> **Work to be completed**:
Look through the lines below for the word "modport", and copy every line that has it.
□ □ □ □ □ □ □
`src/logic/call_return_exec_map.svh`:
```
// Opcodes, register offsets, widths and reset values for the call, return, timer and carrier executor.
`ifndef CALL_RETURN_EXEC_MAP_SVH
`define CALL_RETURN_EXEC_MAP_SVH

`define WORD_W          9
`define PAGE_W          4
`define LOW_W           7
`define NIB_W           4
`define CTRL3_W         3
`define STACK_DEPTH     8
`define SP_W            3

`define OP_RETURN_PLAIN 9'h044
`define OP_RETURN_SKIP  9'h045
`define OP_TIMER_RD     9'h057
`define OP_TIMER_WR     9'h047
`define OP_TIMER_CTRL   9'h05B
`define OP_TIMER_FLAG   9'h042
`define OP_CARRIER_RD   9'h040
`define OP_CARRIER_WR   9'h05A
`define OP_CARRIER_OUT  9'h086
`define OP_CALL_IDX     9'h050
`define OP_CALL_FAR_PFX 5'h07
`define OP_PAGE_TWO_PFX 2'h2
`define PAGE_TWO        4'h2

`define OP_CMP_IMM      9'h025
`define OP_BR_IDX       9'h001
`define OP_BR_FAR_IDX   9'h010
`define OP_BR_FAR_PFX   5'h03

`define ADDR_STATUS     8'h00
`define ADDR_MASK       8'h04
`define ADDR_CORE       8'h08
`define ADDR_PC         8'h0C
`define ADDR_TIMER      8'h10
`define ADDR_CARRIER    8'h14

`define EV_UNDERFLOW    0
`define EV_STACK_OVER   1
`define EV_STACK_UNDER  2
`define EV_W            3

`define RST_PAGE        4'h0
`define RST_LOW         7'h00
`define RST_NIB         4'h0
`define RST_BYTE        8'h00
`define RST_CTRL3       3'h0
`define RST_EV          3'h0
`define RST_WORD        32'h0000_0000

`endif

```
`src/logic/call_return_exec_pkg.sv`:
```
// Types shared by the executor and its return stack.
`default_nettype none
`include "call_return_exec_map.svh"
package call_return_exec_pkg;
  typedef enum logic [1:0] {ST_FETCH, ST_SECOND, ST_SKIP2, ST_RET} exec_state_t;
  typedef logic [`PAGE_W+`LOW_W-1:0] ret_addr_t;
endpackage
`default_nettype wire

```
`src/logic/return_stack_if.sv`:
```
// Interface between the executor and its return-address stack.
`default_nettype none
`include "call_return_exec_map.svh"
interface return_stack_if;
  import call_return_exec_pkg::*;
  logic              push;
  logic              pop;
  ret_addr_t         push_data;
  ret_addr_t         pop_data;
  logic [`SP_W-1:0]  stack_ptr;
  logic              overflow;
  logic              underflow;
  modport core  (output push, output pop, output push_data,
                 input pop_data, input stack_ptr, input overflow, input underflow);
  modport stack (input push, input pop, input push_data,
                 output pop_data, output stack_ptr, output overflow, output underflow);
endinterface
`default_nettype wire

```
`src/logic/return_stack.sv`:
```
// Fixed-depth return-address stack with a wrapping pointer.
`default_nettype none
`include "call_return_exec_map.svh"
module return_stack
  import call_return_exec_pkg::*;
(
  input  wire logic     pclk,
  input  wire logic     presetn,
  return_stack_if.stack sk
);
  ret_addr_t return_stack_mem [`STACK_DEPTH];

  // The pointer wraps in both directions so a runaway program stays deterministic.
  always_ff @(posedge pclk or negedge presetn) begin
    if (!presetn) begin
      sk.stack_ptr <= '0;
    end else if (sk.push) begin
      sk.stack_ptr <= sk.stack_ptr + 1'b1;
    end else if (sk.pop) begin
      sk.stack_ptr <= sk.stack_ptr - 1'b1;
    end
  end

  always_ff @(posedge pclk) begin
    if (sk.push) begin
      return_stack_mem[sk.stack_ptr] <= sk.push_data;
    end
  end

  always_ff @(posedge pclk or negedge presetn) begin
    if (!presetn) begin
      sk.pop_data <= '0;
    end else if (sk.pop) begin
      sk.pop_data <= return_stack_mem[sk.stack_ptr - 1'b1];
    end
  end

  always_ff @(posedge pclk or negedge presetn) begin
    if (!presetn) begin
      sk.overflow  <= 1'b0;
      sk.underflow <= 1'b0;
    end else begin
      sk.overflow  <= sk.push && (sk.stack_ptr == {`SP_W{1'b1}});
      sk.underflow <= sk.pop && (sk.stack_ptr == '0);
    end
  end
endmodule
`default_nettype wire

```
`src/logic/call_return_exec.sv`:
```
// Executor for subroutine calls, returns, timer 1 and carrier instructions, with an APB register window.
`default_nettype none
`include "call_return_exec_map.svh"

module call_return_exec
  import call_return_exec_pkg::*;
(
  input  wire logic                pclk,
  input  wire logic                presetn,
  input  wire logic                psel,
  input  wire logic                penable,
  input  wire logic                pwrite,
  input  wire logic [7:0]          paddr,
  input  wire logic [31:0]         pwdata,
  output logic      [31:0]         prdata,
  output logic                     pready,
  output logic                     pslverr,
  input  wire logic [`WORD_W-1:0]  instr_word,
  input  wire logic                instr_valid,
  output logic                     instr_ready,
  output logic      [`PAGE_W-1:0]  pc_page,
  output logic      [`LOW_W-1:0]   pc_low,
  output logic                     carrier_out_latch,
  output logic                     irq
);
  exec_state_t               state;
  exec_state_t               next_state;
  logic [`WORD_W-1:0]        first_word;
  logic                      skip_next;
  logic [`NIB_W-1:0]         acc;
  logic [`NIB_W-1:0]         b;
  logic [2*`NIB_W-1:0]       timer_count;
  logic [2*`NIB_W-1:0]       timer_reload;
  logic [`CTRL3_W-1:0]       timer_ctrl_reg;
  logic                      timer_underflow_flag;
  logic [`CTRL3_W-1:0]       carrier_ctrl;
  logic [`EV_W-1:0]          status;
  logic [`EV_W-1:0]          mask;
  ret_addr_t                 next_pc;
  ret_addr_t                 pc_inc;
  logic                      take;
  logic                      exec;
  logic                      set_skip;
  logic                      clr_skip;
  logic                      timer_underflow;
  logic                      apb_done;
  logic                      apb_start;
  logic [31:0]               read_mux;
  logic                      unmapped;
  logic [`EV_W-1:0]          events;

  return_stack_if sk ();

  return_stack u_stack (
    .pclk    (pclk),
    .presetn (presetn),
    .sk      (sk)
  );

  // First words of every two-word instruction, so a skip can pass over both words.
  function automatic logic is_two_word(input logic [`WORD_W-1:0] w);
    is_two_word = (w[8:4] == `OP_CALL_FAR_PFX) || (w == `OP_CALL_IDX) || (w == `OP_CMP_IMM) ||
                  (w[8:4] == `OP_BR_FAR_PFX) || (w == `OP_BR_IDX) || (w == `OP_BR_FAR_IDX);
  endfunction

  assign take   = instr_valid && instr_ready;
  assign exec   = take && (state == ST_FETCH) && !skip_next;
  assign pc_inc = {pc_page, pc_low} + 1'b1;

  always_comb begin
    next_state   = state;
    next_pc      = {pc_page, pc_low};
    sk.push      = 1'b0;
    sk.pop       = 1'b0;
    sk.push_data = pc_inc;
    set_skip     = 1'b0;
    clr_skip     = 1'b0;
    case (state)
      ST_FETCH: begin
        if (take) begin
          next_pc = pc_inc;
          if (skip_next) begin
            clr_skip = 1'b1;
            if (is_two_word(instr_word)) begin
              next_state = ST_SKIP2;
            end
          end else if (instr_word[8:7] == `OP_PAGE_TWO_PFX) begin
            sk.push = 1'b1;
            next_pc = {`PAGE_TWO, instr_word[`LOW_W-1:0]};
          end else if (instr_word[8:4] == `OP_CALL_FAR_PFX || instr_word == `OP_CALL_IDX) begin
            next_state = ST_SECOND;
          end else if (instr_word == `OP_RETURN_PLAIN || instr_word == `OP_RETURN_SKIP) begin
            sk.pop     = 1'b1;
            next_state = ST_RET;
          end else if (instr_word == `OP_TIMER_FLAG && timer_underflow_flag) begin
            set_skip = 1'b1;
          end
        end
      end
      ST_SECOND: begin
        if (take) begin
          sk.push    = 1'b1;
          next_state = ST_FETCH;
          if (first_word == `OP_CALL_IDX) begin
            next_pc = {instr_word[3:0], instr_word[6:4], acc};
          end else begin
            next_pc = {first_word[3:0], instr_word[`LOW_W-1:0]};
          end
        end
      end
      ST_SKIP2: begin
        if (take) begin
          next_pc    = pc_inc;
          next_state = ST_FETCH;
        end
      end
      ST_RET: begin
        next_pc    = sk.pop_data;
        next_state = ST_FETCH;
        if (first_word == `OP_RETURN_SKIP) begin
          set_skip = 1'b1;
        end
      end
      default: begin
        next_state = ST_FETCH;
      end
    endcase
  end

  // Fetch is held off during the second cycle of a return, while the stack read lands.
  always_ff @(posedge pclk or negedge presetn) begin
    if (!presetn) begin
      state       <= ST_FETCH;
      instr_ready <= 1'b0;
      pc_page     <= `RST_PAGE;
      pc_low      <= `RST_LOW;
      first_word  <= '0;
    end else begin
      state       <= next_state;
      instr_ready <= (next_state != ST_RET);
      pc_page     <= next_pc[`PAGE_W+`LOW_W-1:`LOW_W];
      pc_low      <= next_pc[`LOW_W-1:0];
      if (take && state == ST_FETCH) begin
        first_word <= instr_word;
      end
    end
  end

  always_ff @(posedge pclk or negedge presetn) begin
    if (!presetn) begin
      skip_next <= 1'b0;
    end else if (set_skip) begin
      skip_next <= 1'b1;
    end else if (clr_skip) begin
      skip_next <= 1'b0;
    end
  end

  // Instruction writes win over a software write to the same cycle.
  always_ff @(posedge pclk or negedge presetn) begin
    if (!presetn) begin
      acc <= `RST_NIB;
      b   <= `RST_NIB;
    end else if (exec && instr_word == `OP_TIMER_RD) begin
      b   <= timer_count[2*`NIB_W-1:`NIB_W];
      acc <= timer_count[`NIB_W-1:0];
    end else if (exec && instr_word == `OP_CARRIER_RD) begin
      acc[`CTRL3_W-1:0] <= carrier_ctrl;
    end else if (apb_done && pwrite && paddr == `ADDR_CORE) begin
      acc <= pwdata[`NIB_W-1:0];
      b   <= pwdata[2*`NIB_W-1:`NIB_W];
    end
  end

  assign timer_underflow = timer_ctrl_reg[0] && (timer_count == '0);

  // The timer counts down once per clock while running and reloads on underflow.
  always_ff @(posedge pclk or negedge presetn) begin
    if (!presetn) begin
      timer_count  <= `RST_BYTE;
      timer_reload <= `RST_BYTE;
    end else begin
      if (exec && instr_word == `OP_TIMER_WR) begin
        timer_reload <= {b, acc};
      end
      if (exec && instr_word == `OP_TIMER_WR && !timer_ctrl_reg[0]) begin
        timer_count <= {b, acc};
      end else if (timer_underflow) begin
        timer_count <= timer_reload;
      end else if (timer_ctrl_reg[0]) begin
        timer_count <= timer_count - 1'b1;
      end
    end
  end

  always_ff @(posedge pclk or negedge presetn) begin
    if (!presetn) begin
      timer_ctrl_reg <= `RST_CTRL3;
    end else if (exec && instr_word == `OP_TIMER_CTRL) begin
      timer_ctrl_reg <= acc[`CTRL3_W-1:0];
    end
  end

  // A fresh underflow in the clearing cycle keeps the flag set.
  always_ff @(posedge pclk or negedge presetn) begin
    if (!presetn) begin
      timer_underflow_flag <= 1'b0;
    end else if (timer_underflow) begin
      timer_underflow_flag <= 1'b1;
    end else if (exec && instr_word == `OP_TIMER_FLAG) begin
      timer_underflow_flag <= 1'b0;
    end
  end

  always_ff @(posedge pclk or negedge presetn) begin
    if (!presetn) begin
      carrier_ctrl      <= `RST_CTRL3;
      carrier_out_latch <= 1'b0;
    end else if (exec && instr_word == `OP_CARRIER_WR) begin
      carrier_ctrl      <= acc[`CTRL3_W-1:0];
      carrier_out_latch <= 1'b0;
    end else if (exec && instr_word == `OP_CARRIER_OUT) begin
      carrier_out_latch <= acc[`NIB_W-1];
    end
  end

  assign apb_start = psel && penable && !pready;
  assign apb_done  = psel && penable && pready;

  always_comb begin
    read_mux = `RST_WORD;
    unmapped = 1'b0;
    if (paddr == `ADDR_STATUS) begin
      read_mux[`EV_W-1:0] = status;
    end else if (paddr == `ADDR_MASK) begin
      read_mux[`EV_W-1:0] = mask;
    end else if (paddr == `ADDR_CORE) begin
      read_mux[2*`NIB_W-1:0] = {b, acc};
    end else if (paddr == `ADDR_PC) begin
      read_mux[`SP_W+`PAGE_W+`LOW_W-1:0] = {sk.stack_ptr, pc_page, pc_low};
    end else if (paddr == `ADDR_TIMER) begin
      read_mux[`CTRL3_W+4*`NIB_W:0] = {timer_underflow_flag, timer_ctrl_reg, timer_reload, timer_count};
    end else if (paddr == `ADDR_CARRIER) begin
      read_mux[`CTRL3_W:0] = {carrier_out_latch, carrier_ctrl};
    end else begin
      unmapped = 1'b1;
    end
  end

  // The answer is registered, so every access spends exactly one wait state.
  always_ff @(posedge pclk or negedge presetn) begin
    if (!presetn) begin
      pready  <= 1'b0;
      prdata  <= `RST_WORD;
      pslverr <= 1'b0;
    end else begin
      pready  <= apb_start;
      pslverr <= apb_start && unmapped;
      if (apb_start) begin
        prdata <= pwrite ? `RST_WORD : read_mux;
      end
    end
  end

  always_ff @(posedge pclk or negedge presetn) begin
    if (!presetn) begin
      mask <= `RST_EV;
    end else if (apb_done && pwrite && paddr == `ADDR_MASK) begin
      mask <= pwdata[`EV_W-1:0];
    end
  end

  assign events = {sk.underflow, sk.overflow, timer_underflow};

  // A read clears only the bits it reported, so an event after the sample is never lost.
  always_ff @(posedge pclk or negedge presetn) begin
    if (!presetn) begin
      status <= `RST_EV;
    end else if (apb_done && !pwrite && paddr == `ADDR_STATUS) begin
      status <= (status & ~prdata[`EV_W-1:0]) | events;
    end else begin
      status <= status | events;
    end
  end

  always_ff @(posedge pclk or negedge presetn) begin
    if (!presetn) begin
      irq <= 1'b0;
    end else begin
      irq <= |(status & mask);
    end
  end
endmodule
`default_nettype wire

```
□ □ □ □ □ □ □
> **Your solution**:
  modport core  (output push, output pop, output push_data,
  modport stack (input push, input pop, input push_data,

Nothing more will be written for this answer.